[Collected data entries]
⁂

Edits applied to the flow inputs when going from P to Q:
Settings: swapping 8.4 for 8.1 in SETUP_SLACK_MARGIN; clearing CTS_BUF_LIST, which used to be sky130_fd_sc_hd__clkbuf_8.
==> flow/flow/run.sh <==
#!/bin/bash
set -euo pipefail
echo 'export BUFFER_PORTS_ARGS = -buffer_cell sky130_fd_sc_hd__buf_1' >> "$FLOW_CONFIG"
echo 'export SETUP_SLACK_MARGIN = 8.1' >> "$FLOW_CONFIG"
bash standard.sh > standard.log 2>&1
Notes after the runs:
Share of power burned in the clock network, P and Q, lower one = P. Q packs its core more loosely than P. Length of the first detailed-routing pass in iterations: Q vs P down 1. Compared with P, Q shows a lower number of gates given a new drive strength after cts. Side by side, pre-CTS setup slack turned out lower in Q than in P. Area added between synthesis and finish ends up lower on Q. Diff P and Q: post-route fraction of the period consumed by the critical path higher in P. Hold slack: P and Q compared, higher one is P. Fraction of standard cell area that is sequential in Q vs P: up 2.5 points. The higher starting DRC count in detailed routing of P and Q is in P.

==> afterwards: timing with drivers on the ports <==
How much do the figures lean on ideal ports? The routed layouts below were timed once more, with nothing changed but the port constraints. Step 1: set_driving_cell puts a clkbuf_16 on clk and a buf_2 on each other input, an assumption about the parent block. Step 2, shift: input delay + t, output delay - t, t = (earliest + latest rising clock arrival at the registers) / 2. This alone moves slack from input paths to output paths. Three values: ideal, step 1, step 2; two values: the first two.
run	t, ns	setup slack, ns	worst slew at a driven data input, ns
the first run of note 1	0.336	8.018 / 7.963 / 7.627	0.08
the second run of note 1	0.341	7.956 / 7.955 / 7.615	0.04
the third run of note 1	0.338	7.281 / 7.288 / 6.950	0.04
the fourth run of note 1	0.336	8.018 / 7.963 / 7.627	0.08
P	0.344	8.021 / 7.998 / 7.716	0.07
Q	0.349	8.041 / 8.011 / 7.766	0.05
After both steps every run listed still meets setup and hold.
This is an optimization exercise on Yosys and OpenROAD, whose aim is small area and a short achievable clock period, not a production implementation.
Function was checked by simulation only, so behaviour that the tests miss may differ from the original.

==> v5: inputs <==
// dmem_bytelane
module dmem_bytelane #(
    parameter int ADDR_WIDTH = 32,
    parameter int MEM_WORDS  = 128,
    parameter int LATENCY    = 1
) (
    input  logic                  clk,
    input  logic                  rst_n,
    input  logic                  req,
    input  logic                  we,
    input  logic [1:0]            size,
    input  logic                  sign_ext,
    input  logic [ADDR_WIDTH-1:0] addr,
    input  logic [31:0]           wr_data,
    output logic [31:0]           rd_data,
    output logic                  busy,
    output logic                  done,
    output logic                  err
);
export LEC_CHECK = 0
export CAP_MARGIN = 20
export CORE_MARGIN = 2
export CORE_UTILIZATION = 55
export CTS_CLUSTER_DIAMETER = 100
export CTS_CLUSTER_SIZE = 30
export PLACE_DENSITY = 0.7
export SETUP_SLACK_MARGIN = 3.4
export SLEW_MARGIN = 20
export SYNTH_HIERARCHICAL = 1
create_clock -name core_clock -period 6.5 [get_ports {clk}]
run.sh (not shown) runs the stock make flow with config.mk's settings and CLKGATE_MAP_FILE= SYNTH_SCRIPT=/design/flow/synth_recipe.tcl, a recipe that flattens the netlist after the stock synthesis.
==> inputs of v19, as changes to v5 <==
==> flow/design.v (replaced) <==
module dmem_bytelane #(
    parameter int ADDR_WIDTH = 32,
    parameter int MEM_WORDS  = 128,
    parameter int LATENCY    = 1
) (
    input  logic                  clk,
    input  logic                  rst_n,
    input  logic                  req,
    input  logic                  we,
    input  logic [1:0]            size,
    input  logic                  sign_ext,
    input  logic [ADDR_WIDTH-1:0] addr,
    input  logic [31:0]           wr_data,
    output logic [31:0]           rd_data,
    output logic                  busy,
    output logic                  done,
    output logic                  err
);
    localparam int IDX_W = $clog2(MEM_WORDS);
    logic unused_addr_bits;
    assign unused_addr_bits = ^addr[ADDR_WIDTH-1:IDX_W+2];
    logic busy_q, done_q, err_q;
    logic accept, misaligned;
    assign accept = req && !busy_q;
    always_comb begin
        case (size)
            2'b00:   misaligned = 1'b0;
            2'b01:   misaligned = addr[0];
            2'b10:   misaligned = (addr[1:0] != 2'b00);
            default: misaligned = 1'b1;
        endcase
    end
    always_ff @(posedge clk or negedge rst_n) begin
        if (!rst_n) begin
            busy_q <= 1'b0;
            done_q <= 1'b0;
            err_q  <= 1'b0;
        end else begin
            busy_q <= accept && !misaligned;
            done_q <= busy_q;
            err_q  <= accept && misaligned;
        end
    end
    logic [3:0] be_d, be_q;
    logic       ld_q;
    always_comb begin
        case (size)
            2'b00:   be_d = 4'b0001 << addr[1:0];
            2'b01:   be_d = addr[1] ? 4'b1100 : 4'b0011;
            default: be_d = 4'b1111;
        endcase
    end
    always_ff @(posedge clk or negedge rst_n) begin
        if (!rst_n) begin
            be_q <= 4'b0000;
            ld_q <= 1'b0;
        end else begin
            be_q <= (accept && !misaligned && we) ? be_d : 4'b0000;
            ld_q <= accept && !misaligned && !we;
        end
    end
    logic [MEM_WORDS-1:0] wsel_q;      
    logic [31:0]          sdata_q;     
    logic [3:0]           lsel_q;      
    logic                 hsel_q;      
    logic                 sub_q;       
    logic                 byte_q;
    logic                 sign_q;
    logic [MEM_WORDS-1:0] wsel_d;
    for (genvar w = 0; w < MEM_WORDS; w++) begin : g_wsel
        assign wsel_d[w] = (addr[IDX_W+1:2] == w);
    end
    always_ff @(posedge clk) begin
        wsel_q <= wsel_d;
        case (size)
            2'b00:   sdata_q <= {4{wr_data[7:0]}};
            2'b01:   sdata_q <= {2{wr_data[15:0]}};
            default: sdata_q <= wr_data;
        endcase
        case (size)
            2'b00:   lsel_q <= 4'b0001 << addr[1:0];
            2'b01:   lsel_q <= addr[1] ? 4'b0100 : 4'b0001;
            default: lsel_q <= 4'b0001;
        endcase
        hsel_q <= (size == 2'b01) && addr[1];
        sub_q  <= (size != 2'b10);
        byte_q <= (size == 2'b00);
        sign_q <= sign_ext;
    end
    logic [MEM_WORDS*32-1:0] mem_q, mem_d;
    logic [MEM_WORDS*4-1:0]  wen, wen_n;
    for (genvar w = 0; w < MEM_WORDS; w++) begin : g_wen
        assign wen[4*w +: 4]   = {4{wsel_q[w]}} & be_q;
        assign wen_n[4*w +: 4] = ~({4{wsel_q[w]}} & be_q);
    end
    for (genvar w = 0; w < MEM_WORDS; w++) begin : g_word
        for (genvar b = 0; b < 32; b++) begin : g_bit
            dmem_ao22 u_next (
                .a0(wen[4*w + b/8]),   .b0(sdata_q[b]),
                .a1(wen_n[4*w + b/8]), .b1(mem_q[32*w + b]),
                .y (mem_d[32*w + b])
            );
        end
    end
    always_ff @(posedge clk) begin
        mem_q <= mem_d;
    end
    localparam int NGRP = (MEM_WORDS + 2) / 3;
    logic [NGRP*32-1:0]    grp_n;
    logic [31:0]           rword;
    for (genvar g = 0; g < NGRP; g++) begin : g_grp
        for (genvar b = 0; b < 32; b++) begin : g_bit
            if (3*g + 2 < MEM_WORDS) begin : g_3
                dmem_aoi222 u_rd (
                    .a0(wsel_q[3*g]),   .b0(mem_q[32*(3*g) + b]),
                    .a1(wsel_q[3*g+1]), .b1(mem_q[32*(3*g+1) + b]),
                    .a2(wsel_q[3*g+2]), .b2(mem_q[32*(3*g+2) + b]),
                    .y (grp_n[32*g + b])
                );
            end else begin : g_2
                dmem_aoi22 u_rd (
                    .a0(wsel_q[3*g]),   .b0(mem_q[32*(3*g) + b]),
                    .a1(wsel_q[3*g+1]), .b1(mem_q[32*(3*g+1) + b]),
                    .y (grp_n[32*g + b])
                );
            end
        end
    end
    for (genvar b = 0; b < 32; b++) begin : g_rword
        logic [NGRP-1:0] col_n;
        for (genvar g = 0; g < NGRP; g++) begin : g_col
            assign col_n[g] = grp_n[32*g + b];
        end
        assign rword[b] = ~&col_n;
    end
    logic [7:0]  b0;
    logic [7:0]  b1;
    logic        msb;
    logic        fill;
    logic [31:0] load_val;
    assign b0   = ({8{lsel_q[0]}} & rword[7:0])   | ({8{lsel_q[1]}} & rword[15:8]) |
                  ({8{lsel_q[2]}} & rword[23:16]) | ({8{lsel_q[3]}} & rword[31:24]);
    assign b1   = hsel_q ? rword[31:24] : rword[15:8];
    assign msb  = byte_q ? b0[7] : b1[7];
    assign fill = sign_q & msb;
    assign load_val[7:0]   = b0;
    assign load_val[15:8]  = byte_q ? {8{fill}} : b1;
    assign load_val[31:16] = sub_q ? {16{fill}} : rword[31:16];
    logic [31:0] rd_data_q;
    always_ff @(posedge clk or negedge rst_n) begin
        if (!rst_n)
            rd_data_q <= 32'd0;
        else if (ld_q)
            rd_data_q <= load_val;
    end
    assign rd_data = rd_data_q;
    assign busy    = busy_q;
    assign done    = done_q;
    assign err     = err_q;
endmodule
module dmem_ao22 (
    input  logic a0, b0, a1, b1,
    output logic y
);
    assign y = (a0 & b0) | (a1 & b1);
endmodule
module dmem_aoi222 (
    input  logic a0, b0, a1, b1, a2, b2,
    output logic y
);
    assign y = ~((a0 & b0) | (a1 & b1) | (a2 & b2));
endmodule
module dmem_aoi22 (
    input  logic a0, b0, a1, b1,
    output logic y
);
    assign y = ~((a0 & b0) | (a1 & b1));
endmodule
Settings changed: CORE_UTILIZATION 55 to 45, CTS_CLUSTER_DIAMETER 100 to unset, CTS_CLUSTER_SIZE 30 to unset, PLACE_DENSITY 0.7 to 0.6, SETUP_SLACK_MARGIN 3.4 to unset.
==> flow_summary_export.csv <==
group,metric,value,unit
synthesis,muxShareOfSynthArea,0.180,%
layout,antennaDiodeCount,20,
drt,dr_wl_met3,69200,um
status,status,"no timing/DRC/antenna violations",
synthesis,syn_area,144000,sq um
layout,clkCellAreaFrac,2.77,%
the above is filed under v5
Background: an optimization exercise with open tools, aiming at small area. Do not read the settings as production practice.
Only simulation tests tie the RTL to the original design; equivalence was not proved.

## flow/design.v (module list and top-level ports; edited modules follow where they fit)
// module conv1_weight_regs: 18 lines
// module conv1_line_buffer: 49 lines
// module conv1_inv8: 6 lines
// module conv1_filter_array: 3333 lines
// module conv1_sum_rows: 33 lines
// module conv1_fa: 10 lines
// module conv1_max_pool: 62 lines
// module conv1_top: 72 lines
module conv1_top (
    input  logic         clk_i,
    input  logic         reset_i,
    input  logic         pixel_valid_i,
    input  logic [7:0]   pixel_i,
    input  logic         sof_i,
    input  logic         wght_we_i,
    input  logic [4:0]   wght_addr_i,
    input  logic [7:0]   wght_data_i,
    output logic         pool_valid_o,
    output logic [39:0]  pool_data_o
);
  // ...
==> flow/run.sh <==
#!/bin/bash
# synth_recipe.tcl (not shown) runs the flow's synth.tcl, then flattens the netlist and writes it again
# the make line also repeats each setting of config.mk as NAME=value (left out here)
make -C /OpenROAD-flow-scripts/flow DESIGN_CONFIG=/design/flow/config.mk WORK_HOME=/design/flow/orfs CLKGATE_MAP_FILE= SYNTH_SCRIPT=/design/flow/synth_recipe.tcl finish
==> flow/config.mk <==
export PLATFORM = sky130hd
export DESIGN_NAME = conv1_top
export DESIGN_NICKNAME = conv1_top
export VERILOG_FILES = /design/flow/design.v
export SDC_FILE = /design/flow/constraint.sdc
export NUM_CORES = 4
export LEC_CHECK = 0
export CAP_MARGIN = 20
export CORE_MARGIN = 2
export CORE_UTILIZATION = 40
export SLEW_MARGIN = 20
export SYNTH_HIERARCHICAL = 1
export SYNTH_MINIMUM_KEEP_SIZE = 0
==> flow/constraint.sdc <==
create_clock -name core_clock -period 6.5 [get_ports {clk_i}]
set_input_delay 1.3000 -clock core_clock [delete_from_list [all_inputs] [get_ports {clk_i}]]
set_output_delay 1.3000 -clock core_clock [all_outputs]
set_load 0.01 [all_outputs]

⁂

● DESCRIPTION OF THE TASK
An exact copy of the data is needed, running from its first line through the line that holds "echo 'export BUFFER_PORTS_ARGS", and nothing beyond that.

● SOLUTION
Edits applied to the flow inputs when going from P to Q:
Settings: swapping 8.4 for 8.1 in SETUP_SLACK_MARGIN; clearing CTS_BUF_LIST, which used to be sky130_fd_sc_hd__clkbuf_8.
==> flow/flow/run.sh <==
#!/bin/bash
set -euo pipefail
echo 'export BUFFER_PORTS_ARGS = -buffer_cell sky130_fd_sc_hd__buf_1' >> "$FLOW_CONFIG"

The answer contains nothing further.